::: Dataset content :::
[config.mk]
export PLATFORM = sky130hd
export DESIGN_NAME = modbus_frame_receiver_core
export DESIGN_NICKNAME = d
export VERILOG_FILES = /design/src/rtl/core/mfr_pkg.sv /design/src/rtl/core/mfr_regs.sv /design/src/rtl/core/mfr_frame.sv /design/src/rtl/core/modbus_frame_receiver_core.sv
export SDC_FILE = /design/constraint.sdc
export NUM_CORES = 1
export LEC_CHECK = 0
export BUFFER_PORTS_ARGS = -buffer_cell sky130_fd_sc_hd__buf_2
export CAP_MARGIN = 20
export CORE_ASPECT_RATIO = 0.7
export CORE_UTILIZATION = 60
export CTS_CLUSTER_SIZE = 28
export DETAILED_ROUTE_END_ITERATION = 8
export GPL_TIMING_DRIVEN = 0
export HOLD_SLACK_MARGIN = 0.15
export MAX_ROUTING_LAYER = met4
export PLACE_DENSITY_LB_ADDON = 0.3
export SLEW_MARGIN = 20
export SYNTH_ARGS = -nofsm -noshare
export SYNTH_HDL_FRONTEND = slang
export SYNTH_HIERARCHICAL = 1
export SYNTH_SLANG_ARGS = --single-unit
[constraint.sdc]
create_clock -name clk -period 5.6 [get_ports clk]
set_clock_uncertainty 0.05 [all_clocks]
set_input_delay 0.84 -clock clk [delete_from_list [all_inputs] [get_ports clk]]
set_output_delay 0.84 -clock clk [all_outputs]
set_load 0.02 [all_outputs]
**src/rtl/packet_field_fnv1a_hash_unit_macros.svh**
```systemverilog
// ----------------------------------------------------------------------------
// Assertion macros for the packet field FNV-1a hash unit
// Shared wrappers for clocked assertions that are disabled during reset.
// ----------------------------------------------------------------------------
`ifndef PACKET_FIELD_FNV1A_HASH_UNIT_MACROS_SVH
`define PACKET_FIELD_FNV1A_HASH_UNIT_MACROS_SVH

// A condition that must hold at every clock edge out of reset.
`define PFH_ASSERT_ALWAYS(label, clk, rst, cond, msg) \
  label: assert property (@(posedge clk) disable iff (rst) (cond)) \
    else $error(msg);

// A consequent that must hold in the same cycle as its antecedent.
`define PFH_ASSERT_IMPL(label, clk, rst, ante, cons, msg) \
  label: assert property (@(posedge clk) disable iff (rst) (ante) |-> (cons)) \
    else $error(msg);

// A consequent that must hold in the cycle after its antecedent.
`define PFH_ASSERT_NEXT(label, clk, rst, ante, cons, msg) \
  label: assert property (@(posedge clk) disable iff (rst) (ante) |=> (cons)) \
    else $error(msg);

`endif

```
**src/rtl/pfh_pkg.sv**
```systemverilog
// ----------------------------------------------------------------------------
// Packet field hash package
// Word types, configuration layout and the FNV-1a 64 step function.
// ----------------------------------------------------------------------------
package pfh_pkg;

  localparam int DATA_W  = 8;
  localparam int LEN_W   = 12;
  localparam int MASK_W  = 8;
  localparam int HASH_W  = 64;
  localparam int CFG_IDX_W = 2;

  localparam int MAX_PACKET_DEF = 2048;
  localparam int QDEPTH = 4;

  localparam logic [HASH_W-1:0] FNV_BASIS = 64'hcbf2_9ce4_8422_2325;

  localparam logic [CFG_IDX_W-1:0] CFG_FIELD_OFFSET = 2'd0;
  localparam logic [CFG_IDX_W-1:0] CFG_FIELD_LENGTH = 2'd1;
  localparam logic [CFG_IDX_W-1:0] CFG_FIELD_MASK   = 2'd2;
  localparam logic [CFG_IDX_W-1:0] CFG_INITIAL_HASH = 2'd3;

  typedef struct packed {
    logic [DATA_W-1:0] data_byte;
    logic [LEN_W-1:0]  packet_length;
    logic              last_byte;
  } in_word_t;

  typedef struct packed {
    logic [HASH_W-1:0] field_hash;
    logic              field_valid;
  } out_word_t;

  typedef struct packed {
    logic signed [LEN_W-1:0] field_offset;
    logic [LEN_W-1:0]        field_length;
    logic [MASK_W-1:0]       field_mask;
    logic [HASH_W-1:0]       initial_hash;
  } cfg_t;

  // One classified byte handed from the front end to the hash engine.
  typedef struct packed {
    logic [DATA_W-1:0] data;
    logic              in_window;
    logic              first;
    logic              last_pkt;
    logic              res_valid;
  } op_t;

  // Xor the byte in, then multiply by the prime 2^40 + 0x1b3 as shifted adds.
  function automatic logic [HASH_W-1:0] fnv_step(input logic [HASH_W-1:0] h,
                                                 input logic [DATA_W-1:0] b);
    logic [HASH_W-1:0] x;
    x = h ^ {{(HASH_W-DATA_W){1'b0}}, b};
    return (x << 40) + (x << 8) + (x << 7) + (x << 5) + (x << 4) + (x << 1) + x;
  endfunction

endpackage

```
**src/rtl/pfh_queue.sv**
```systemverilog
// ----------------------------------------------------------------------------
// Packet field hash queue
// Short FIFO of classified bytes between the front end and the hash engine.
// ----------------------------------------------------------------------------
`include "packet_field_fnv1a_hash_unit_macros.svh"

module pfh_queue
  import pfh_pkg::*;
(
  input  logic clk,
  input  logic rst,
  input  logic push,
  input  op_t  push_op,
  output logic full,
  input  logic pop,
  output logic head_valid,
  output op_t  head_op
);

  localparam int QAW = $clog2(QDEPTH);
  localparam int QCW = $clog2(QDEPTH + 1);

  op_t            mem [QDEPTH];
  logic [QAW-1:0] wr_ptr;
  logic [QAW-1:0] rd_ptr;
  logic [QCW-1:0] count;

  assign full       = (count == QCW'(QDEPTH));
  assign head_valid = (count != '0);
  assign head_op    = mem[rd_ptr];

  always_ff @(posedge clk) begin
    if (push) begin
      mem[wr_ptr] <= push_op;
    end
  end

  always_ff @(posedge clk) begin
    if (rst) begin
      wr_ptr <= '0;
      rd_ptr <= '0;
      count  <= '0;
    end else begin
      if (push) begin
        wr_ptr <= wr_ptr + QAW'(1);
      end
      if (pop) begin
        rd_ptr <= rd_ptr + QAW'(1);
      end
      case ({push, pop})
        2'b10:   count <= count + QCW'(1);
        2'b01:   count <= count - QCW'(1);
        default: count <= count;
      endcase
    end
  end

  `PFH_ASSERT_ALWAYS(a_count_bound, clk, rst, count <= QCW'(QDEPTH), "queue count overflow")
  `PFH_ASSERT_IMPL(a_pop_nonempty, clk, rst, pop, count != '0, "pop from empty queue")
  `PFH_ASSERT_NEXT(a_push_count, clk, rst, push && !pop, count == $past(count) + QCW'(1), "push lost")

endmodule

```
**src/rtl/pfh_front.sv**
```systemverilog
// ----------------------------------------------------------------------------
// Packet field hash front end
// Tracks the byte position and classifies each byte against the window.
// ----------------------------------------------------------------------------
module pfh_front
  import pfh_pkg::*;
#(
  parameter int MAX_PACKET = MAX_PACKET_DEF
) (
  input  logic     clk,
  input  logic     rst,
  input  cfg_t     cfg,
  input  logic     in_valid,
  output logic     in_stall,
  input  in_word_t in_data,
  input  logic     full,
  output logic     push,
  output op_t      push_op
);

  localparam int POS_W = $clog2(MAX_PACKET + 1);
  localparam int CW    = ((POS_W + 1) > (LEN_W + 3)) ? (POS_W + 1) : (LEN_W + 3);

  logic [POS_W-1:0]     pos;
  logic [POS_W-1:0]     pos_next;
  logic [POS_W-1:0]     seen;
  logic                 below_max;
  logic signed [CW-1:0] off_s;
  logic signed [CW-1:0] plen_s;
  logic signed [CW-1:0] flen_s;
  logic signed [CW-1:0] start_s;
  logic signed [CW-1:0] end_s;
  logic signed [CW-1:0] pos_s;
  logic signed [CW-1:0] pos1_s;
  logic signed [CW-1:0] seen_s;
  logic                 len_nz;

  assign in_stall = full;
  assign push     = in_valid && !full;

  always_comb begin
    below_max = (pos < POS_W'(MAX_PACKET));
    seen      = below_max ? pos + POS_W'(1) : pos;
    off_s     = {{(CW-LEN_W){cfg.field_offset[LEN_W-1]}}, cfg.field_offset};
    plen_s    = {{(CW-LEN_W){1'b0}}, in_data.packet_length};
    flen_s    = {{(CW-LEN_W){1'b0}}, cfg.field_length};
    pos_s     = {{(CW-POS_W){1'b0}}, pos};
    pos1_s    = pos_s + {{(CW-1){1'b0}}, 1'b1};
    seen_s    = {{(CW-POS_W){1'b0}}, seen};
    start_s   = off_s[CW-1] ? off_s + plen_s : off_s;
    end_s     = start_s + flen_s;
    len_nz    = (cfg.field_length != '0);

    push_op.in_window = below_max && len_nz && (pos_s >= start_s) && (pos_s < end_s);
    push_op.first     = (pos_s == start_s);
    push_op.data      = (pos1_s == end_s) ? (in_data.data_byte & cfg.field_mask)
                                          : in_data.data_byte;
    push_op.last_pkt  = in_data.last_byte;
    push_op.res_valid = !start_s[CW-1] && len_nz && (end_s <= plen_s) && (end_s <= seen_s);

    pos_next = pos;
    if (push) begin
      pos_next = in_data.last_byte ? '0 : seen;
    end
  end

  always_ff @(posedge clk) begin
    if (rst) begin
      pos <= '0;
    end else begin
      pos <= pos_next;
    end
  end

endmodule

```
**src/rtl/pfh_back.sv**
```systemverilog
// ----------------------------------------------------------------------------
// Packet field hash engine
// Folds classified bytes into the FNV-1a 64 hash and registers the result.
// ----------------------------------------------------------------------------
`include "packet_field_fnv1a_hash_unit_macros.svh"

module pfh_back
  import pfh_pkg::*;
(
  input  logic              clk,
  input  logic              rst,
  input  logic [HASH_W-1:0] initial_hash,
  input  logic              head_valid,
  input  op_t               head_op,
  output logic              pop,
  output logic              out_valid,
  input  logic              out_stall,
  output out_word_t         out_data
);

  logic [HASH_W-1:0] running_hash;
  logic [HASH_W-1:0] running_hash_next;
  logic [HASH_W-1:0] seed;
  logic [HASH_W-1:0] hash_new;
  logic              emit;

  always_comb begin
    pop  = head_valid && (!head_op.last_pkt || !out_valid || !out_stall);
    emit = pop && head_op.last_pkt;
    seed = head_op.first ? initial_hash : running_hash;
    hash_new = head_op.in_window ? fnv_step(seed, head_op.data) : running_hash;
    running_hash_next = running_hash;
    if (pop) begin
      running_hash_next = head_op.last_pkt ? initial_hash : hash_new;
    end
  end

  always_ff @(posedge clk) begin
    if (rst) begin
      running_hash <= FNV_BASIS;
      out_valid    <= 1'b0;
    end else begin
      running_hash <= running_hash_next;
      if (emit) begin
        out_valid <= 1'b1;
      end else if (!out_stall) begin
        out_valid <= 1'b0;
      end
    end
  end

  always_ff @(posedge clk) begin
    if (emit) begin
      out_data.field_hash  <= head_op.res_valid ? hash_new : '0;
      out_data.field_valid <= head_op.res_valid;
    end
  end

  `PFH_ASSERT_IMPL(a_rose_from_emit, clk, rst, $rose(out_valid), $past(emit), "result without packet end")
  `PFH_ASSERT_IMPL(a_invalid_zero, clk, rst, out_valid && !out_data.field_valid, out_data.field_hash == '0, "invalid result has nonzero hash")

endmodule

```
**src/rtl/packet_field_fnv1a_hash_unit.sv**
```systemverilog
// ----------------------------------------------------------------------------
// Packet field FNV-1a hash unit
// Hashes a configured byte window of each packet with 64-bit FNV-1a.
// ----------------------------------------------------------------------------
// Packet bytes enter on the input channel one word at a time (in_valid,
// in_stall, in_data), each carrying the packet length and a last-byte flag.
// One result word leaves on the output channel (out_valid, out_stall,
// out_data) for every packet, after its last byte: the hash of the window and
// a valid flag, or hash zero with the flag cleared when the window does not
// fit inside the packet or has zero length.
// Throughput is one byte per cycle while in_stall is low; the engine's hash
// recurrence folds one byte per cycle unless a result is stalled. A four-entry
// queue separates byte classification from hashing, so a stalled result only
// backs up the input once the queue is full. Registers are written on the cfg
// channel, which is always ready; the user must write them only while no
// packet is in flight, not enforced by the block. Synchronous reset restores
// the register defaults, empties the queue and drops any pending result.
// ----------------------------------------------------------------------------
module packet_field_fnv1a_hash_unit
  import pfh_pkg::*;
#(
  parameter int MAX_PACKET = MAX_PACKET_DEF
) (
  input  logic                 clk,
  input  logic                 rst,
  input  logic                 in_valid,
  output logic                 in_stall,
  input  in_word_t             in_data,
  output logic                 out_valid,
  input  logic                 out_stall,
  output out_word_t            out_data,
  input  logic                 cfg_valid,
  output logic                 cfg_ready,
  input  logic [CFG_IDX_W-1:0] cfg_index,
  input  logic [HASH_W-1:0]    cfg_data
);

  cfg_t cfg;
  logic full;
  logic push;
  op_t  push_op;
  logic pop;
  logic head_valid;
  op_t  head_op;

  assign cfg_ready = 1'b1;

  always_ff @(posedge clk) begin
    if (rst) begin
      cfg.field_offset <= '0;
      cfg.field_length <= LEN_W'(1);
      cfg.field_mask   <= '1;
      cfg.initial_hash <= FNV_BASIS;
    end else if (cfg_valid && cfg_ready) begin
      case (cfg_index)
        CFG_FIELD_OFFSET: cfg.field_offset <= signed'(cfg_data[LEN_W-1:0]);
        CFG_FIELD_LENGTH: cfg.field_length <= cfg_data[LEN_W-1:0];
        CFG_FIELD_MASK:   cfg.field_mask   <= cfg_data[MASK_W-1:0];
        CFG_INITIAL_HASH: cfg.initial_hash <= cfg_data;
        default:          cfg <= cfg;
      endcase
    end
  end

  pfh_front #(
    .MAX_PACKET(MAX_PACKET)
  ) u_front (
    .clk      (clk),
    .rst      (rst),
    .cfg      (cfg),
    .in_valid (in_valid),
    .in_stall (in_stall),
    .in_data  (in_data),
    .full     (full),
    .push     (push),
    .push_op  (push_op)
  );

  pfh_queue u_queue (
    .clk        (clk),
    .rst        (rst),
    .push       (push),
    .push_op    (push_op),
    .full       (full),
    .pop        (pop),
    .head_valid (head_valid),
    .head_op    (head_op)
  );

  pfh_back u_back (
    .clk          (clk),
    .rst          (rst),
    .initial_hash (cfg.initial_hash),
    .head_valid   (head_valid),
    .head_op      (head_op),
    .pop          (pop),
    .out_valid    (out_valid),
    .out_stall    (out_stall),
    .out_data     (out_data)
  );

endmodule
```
:::
Exercise:
Nothing beyond the lines from the start of the entries through the line with "export SYNTH_ARGS = -nofsm -noshare" should appear. Repeat those lines exactly, both ends included.

Output for this exercise:
[config.mk]
export PLATFORM = sky130hd
export DESIGN_NAME = modbus_frame_receiver_core
export DESIGN_NICKNAME = d
export VERILOG_FILES = /design/src/rtl/core/mfr_pkg.sv /design/src/rtl/core/mfr_regs.sv /design/src/rtl/core/mfr_frame.sv /design/src/rtl/core/modbus_frame_receiver_core.sv
export SDC_FILE = /design/constraint.sdc
export NUM_CORES = 1
export LEC_CHECK = 0
export BUFFER_PORTS_ARGS = -buffer_cell sky130_fd_sc_hd__buf_2
export CAP_MARGIN = 20
export CORE_ASPECT_RATIO = 0.7
export CORE_UTILIZATION = 60
export CTS_CLUSTER_SIZE = 28
export DETAILED_ROUTE_END_ITERATION = 8
export GPL_TIMING_DRIVEN = 0
export HOLD_SLACK_MARGIN = 0.15
export MAX_ROUTING_LAYER = met4
export PLACE_DENSITY_LB_ADDON = 0.3
export SLEW_MARGIN = 20
export SYNTH_ARGS = -nofsm -noshare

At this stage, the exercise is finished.